Data Service Layer : Unified HTTP service exposing SQL‑like client tools.

Data Application Layer : Self‑service analytics platform and user‑profile platform built on ClickHouse, providing event analysis, KPI calculations, retention, LTV, funnel, behavior analysis, and user segmentation.

2.3 ClickHouse Business Scenarios

Interactive Report Queries : Build wide tables for user behavior features; support second‑level responses for multi‑dimensional, multi‑metric calculations.

User Profile System : Construct feature tables for detailed user inspection and audience selection.

AB Testing : Use functions like grouparray to deliver experiment results within seconds.

Monitoring System : Real‑time metrics from Flink are written to ClickHouse and visualized via Grafana.

3. ClickHouse Optimization Practices

3.1 Memory Optimization

When query memory exceeds a server’s limit, ClickHouse throws an out‑of‑memory exception.

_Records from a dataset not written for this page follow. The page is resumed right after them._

### src/shared/sdq_pkg.sv
// constants and types for the sdram buffer and queue configuration block
package sdq_pkg;
    // register indices; the byte address is four times the index
    localparam logic [7:0] IDX_MODE_BURST = 8'h3A;
    localparam logic [7:0] IDX_MODE_LAT = 8'h3B;
    localparam logic [7:0] IDX_TRIG = 8'h3C;
    localparam logic [7:0] IDX_REFRESH = 8'h3D;
    localparam logic [7:0] IDX_RXQ = 8'h40;
    localparam logic [7:0] IDX_TXQ = 8'h41;
    localparam logic [7:0] IDX_STATUS = 8'h42;
    // reset values
    localparam logic [7:0] RST_MODE_BURST = 8'h03;
    localparam logic [7:0] RST_MODE_LAT = 8'h02;
    localparam logic [7:0] RST_TRIG = 8'h00;
    localparam logic [7:0] RST_REFRESH = 8'h46;
    localparam logic [7:0] RST_RXQ = 8'h3D;
    localparam logic [7:0] RST_TXQ = 8'h03;
    // field layout
    localparam int WT_BIT = 3;
    localparam int BL_W = 3;
    localparam int LAT_W = 3;
    localparam int TRIG_BIT = 0;
    localparam int ADDR_LSB = 2;
    // timing: refresh period is value x 8 memory clocks
    localparam int REFRESH_MULT = 8;
    localparam int CLK_MHZ = 100;
    localparam int MEM_CLK_MHZ = 100;
    localparam int CYC_PER_MEM = CLK_MHZ / MEM_CLK_MHZ;
    localparam int REF_W = 12;
    // queue sizing: size x 32 slots of 2048 bytes
    localparam int SLOTS_PER_UNIT = 32;
    localparam int SLOT_BYTES = 2048;
    // burst beat counts per burst length code
    localparam logic [3:0] BEATS_1 = 4'h1;
    localparam logic [3:0] BEATS_2 = 4'h2;
    localparam logic [3:0] BEATS_4 = 4'h4;
    localparam logic [3:0] BEATS_8 = 4'h8;
    localparam logic [2:0] BL_CODE_1 = 3'h0;
    localparam logic [2:0] BL_CODE_2 = 3'h1;
    localparam logic [2:0] BL_CODE_4 = 3'h2;
    // axi4-lite responses
    localparam logic [1:0] RESP_OKAY = 2'h0;
    localparam logic [1:0] RESP_SLVERR = 2'h2;
    typedef enum logic [1:0] {
        CMD_NOP, CMD_MODE, CMD_REFRESH, CMD_BURST
    } sdq_cmd_t;
    typedef enum logic {ST_IDLE, ST_BURST} sdq_state_t;
endpackage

Strategies include:

Use approximate functions for COUNT and DISTINCT to reduce memory usage.

Adjust max_bytes_before_external_group_by and max_bytes_before_external_sort for large GROUP BY / ORDER BY operations.

3.2 Performance Tuning Parameters

Key settings tuned at Zhaozhuan: max_concurrent_queries: increased from 100 to 150 to match cluster capacity. max_memory_usage: set to ~80% of total RAM per query. max_memory_usage_for_all_queries: 80‑90% of total RAM across all queries. max_memory_usage_for_user & max_bytes_before_external_sort: trigger disk spill for heavy GROUP BY / ORDER BY. background_pool_size: raised from 16 to 32 to accelerate background merges.

3.3 Billion‑Row Joins

Data is pre‑partitioned by join key, ensuring that rows with the same key reside on the same node. This allows local joins without cross‑node data movement, dramatically improving join performance for large datasets.

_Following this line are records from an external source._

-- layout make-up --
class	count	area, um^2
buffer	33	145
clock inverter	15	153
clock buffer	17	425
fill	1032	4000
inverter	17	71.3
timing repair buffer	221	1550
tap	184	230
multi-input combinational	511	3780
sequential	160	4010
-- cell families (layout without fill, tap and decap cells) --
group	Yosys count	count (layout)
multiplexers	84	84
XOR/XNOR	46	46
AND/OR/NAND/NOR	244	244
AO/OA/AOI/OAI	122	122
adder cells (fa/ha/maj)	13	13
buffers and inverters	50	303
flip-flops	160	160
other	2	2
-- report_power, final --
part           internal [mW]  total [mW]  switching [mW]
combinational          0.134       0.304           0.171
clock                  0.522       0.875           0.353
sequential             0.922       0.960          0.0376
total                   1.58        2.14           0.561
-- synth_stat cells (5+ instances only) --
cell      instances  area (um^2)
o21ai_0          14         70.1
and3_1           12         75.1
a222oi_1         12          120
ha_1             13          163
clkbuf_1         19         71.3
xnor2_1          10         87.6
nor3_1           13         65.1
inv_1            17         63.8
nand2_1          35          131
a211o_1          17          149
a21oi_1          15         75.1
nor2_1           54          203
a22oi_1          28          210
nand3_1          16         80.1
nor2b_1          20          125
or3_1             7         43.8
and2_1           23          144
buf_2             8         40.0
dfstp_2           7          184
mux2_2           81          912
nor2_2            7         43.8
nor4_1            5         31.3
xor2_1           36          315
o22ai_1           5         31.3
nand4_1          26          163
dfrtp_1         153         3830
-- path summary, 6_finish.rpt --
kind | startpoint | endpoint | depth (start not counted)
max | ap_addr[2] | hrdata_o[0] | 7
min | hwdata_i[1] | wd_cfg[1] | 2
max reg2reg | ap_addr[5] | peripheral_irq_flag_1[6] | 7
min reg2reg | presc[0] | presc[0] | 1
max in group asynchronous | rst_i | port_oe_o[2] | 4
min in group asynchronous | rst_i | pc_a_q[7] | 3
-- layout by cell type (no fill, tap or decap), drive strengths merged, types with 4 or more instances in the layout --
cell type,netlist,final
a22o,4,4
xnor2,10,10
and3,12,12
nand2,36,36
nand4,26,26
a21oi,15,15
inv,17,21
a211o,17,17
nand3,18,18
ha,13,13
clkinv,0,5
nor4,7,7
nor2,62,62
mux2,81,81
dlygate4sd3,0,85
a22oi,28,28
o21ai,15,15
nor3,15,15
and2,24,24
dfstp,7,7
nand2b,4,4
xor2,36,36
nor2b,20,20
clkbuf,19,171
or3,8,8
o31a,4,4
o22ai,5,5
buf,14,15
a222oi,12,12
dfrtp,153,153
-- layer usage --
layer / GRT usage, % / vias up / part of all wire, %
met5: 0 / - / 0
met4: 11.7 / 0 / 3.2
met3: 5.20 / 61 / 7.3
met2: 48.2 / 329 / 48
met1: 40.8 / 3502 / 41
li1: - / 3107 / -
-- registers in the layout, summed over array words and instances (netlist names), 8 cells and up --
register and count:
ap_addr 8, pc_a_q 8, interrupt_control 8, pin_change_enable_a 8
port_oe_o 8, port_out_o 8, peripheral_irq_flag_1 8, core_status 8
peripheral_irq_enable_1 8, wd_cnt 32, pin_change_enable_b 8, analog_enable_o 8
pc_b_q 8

4. ClickHouse Future Planning and Outlook

4.1 Practical Pain Points

High‑concurrency capability is limited; official QPS recommendation is ~100 queries/s.

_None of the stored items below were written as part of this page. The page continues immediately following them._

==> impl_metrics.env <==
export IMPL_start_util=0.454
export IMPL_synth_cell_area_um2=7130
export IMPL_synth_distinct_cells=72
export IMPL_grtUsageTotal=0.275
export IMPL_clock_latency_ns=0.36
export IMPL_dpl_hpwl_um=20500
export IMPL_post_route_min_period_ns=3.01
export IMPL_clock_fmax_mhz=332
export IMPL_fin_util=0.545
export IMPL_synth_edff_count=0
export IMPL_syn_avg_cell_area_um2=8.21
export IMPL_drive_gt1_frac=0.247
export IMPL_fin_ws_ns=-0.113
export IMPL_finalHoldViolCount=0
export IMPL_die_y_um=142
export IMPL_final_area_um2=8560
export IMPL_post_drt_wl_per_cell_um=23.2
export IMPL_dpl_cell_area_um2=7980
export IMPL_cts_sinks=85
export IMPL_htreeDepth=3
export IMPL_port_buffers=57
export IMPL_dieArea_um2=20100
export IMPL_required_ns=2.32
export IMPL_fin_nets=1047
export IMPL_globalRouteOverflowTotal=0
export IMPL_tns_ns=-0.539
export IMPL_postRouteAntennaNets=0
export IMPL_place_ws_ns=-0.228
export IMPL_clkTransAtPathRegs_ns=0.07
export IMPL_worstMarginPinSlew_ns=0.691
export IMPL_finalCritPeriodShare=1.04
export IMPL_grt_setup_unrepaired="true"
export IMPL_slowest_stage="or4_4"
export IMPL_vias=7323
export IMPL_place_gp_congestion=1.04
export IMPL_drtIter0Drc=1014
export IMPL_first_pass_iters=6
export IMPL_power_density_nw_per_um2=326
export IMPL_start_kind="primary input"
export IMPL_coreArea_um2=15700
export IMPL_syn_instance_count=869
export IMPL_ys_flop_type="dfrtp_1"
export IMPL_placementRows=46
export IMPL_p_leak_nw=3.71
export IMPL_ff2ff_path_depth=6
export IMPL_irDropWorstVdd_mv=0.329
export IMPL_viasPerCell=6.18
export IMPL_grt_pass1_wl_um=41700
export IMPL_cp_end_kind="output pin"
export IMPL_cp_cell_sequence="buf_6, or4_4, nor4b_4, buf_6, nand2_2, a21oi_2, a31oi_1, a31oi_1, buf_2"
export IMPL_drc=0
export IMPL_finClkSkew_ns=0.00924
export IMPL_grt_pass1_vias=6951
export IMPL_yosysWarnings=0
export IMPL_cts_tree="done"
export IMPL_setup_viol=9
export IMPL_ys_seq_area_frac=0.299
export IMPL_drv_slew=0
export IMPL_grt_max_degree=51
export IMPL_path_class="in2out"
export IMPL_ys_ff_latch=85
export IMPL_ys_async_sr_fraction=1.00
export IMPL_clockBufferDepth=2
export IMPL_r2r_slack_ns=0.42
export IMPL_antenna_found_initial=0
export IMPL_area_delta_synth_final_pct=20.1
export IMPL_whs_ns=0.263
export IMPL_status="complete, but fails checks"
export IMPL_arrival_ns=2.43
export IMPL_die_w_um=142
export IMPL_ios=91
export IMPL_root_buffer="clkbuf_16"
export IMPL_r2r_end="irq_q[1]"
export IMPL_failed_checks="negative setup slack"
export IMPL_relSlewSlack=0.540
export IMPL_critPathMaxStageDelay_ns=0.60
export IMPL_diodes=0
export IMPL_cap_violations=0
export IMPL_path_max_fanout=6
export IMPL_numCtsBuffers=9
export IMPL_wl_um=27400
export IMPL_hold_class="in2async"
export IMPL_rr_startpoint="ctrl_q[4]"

Lack of transactional DDL and distributed transaction support; heavy reliance on ZooKeeper for replication state.

Missing row‑level UPDATE/DELETE for real‑time use cases.

No automatic re‑balance; manual data migration required during scaling.

4.2 Future Directions

Platform‑as‑a‑service and fault‑standardization: multi‑tenant isolation, rate‑limiting, fine‑grained monitoring and alerting.

Containerized deployment for compute‑storage separation and elastic scaling with automatic data re‑balancing.

Intelligent service architecture: introduce Doris for high‑concurrency scenarios and dynamically select the optimal engine.

Kernel‑level optimizations: real‑time write consistency, distributed transaction support, and removal of ZooKeeper dependency.

5. Summary

To handle massive data volumes while delivering sub‑second query performance across diverse analytical scenarios, Zhaozhuan adopted ClickHouse as the core engine. Although ClickHouse excels in columnar storage and vectorized execution, it lacks built‑in elasticity, high‑concurrency robustness, and full transactional features, prompting ongoing efforts to containerize the service, improve scaling mechanisms, and integrate complementary engines for future cloud‑native deployments.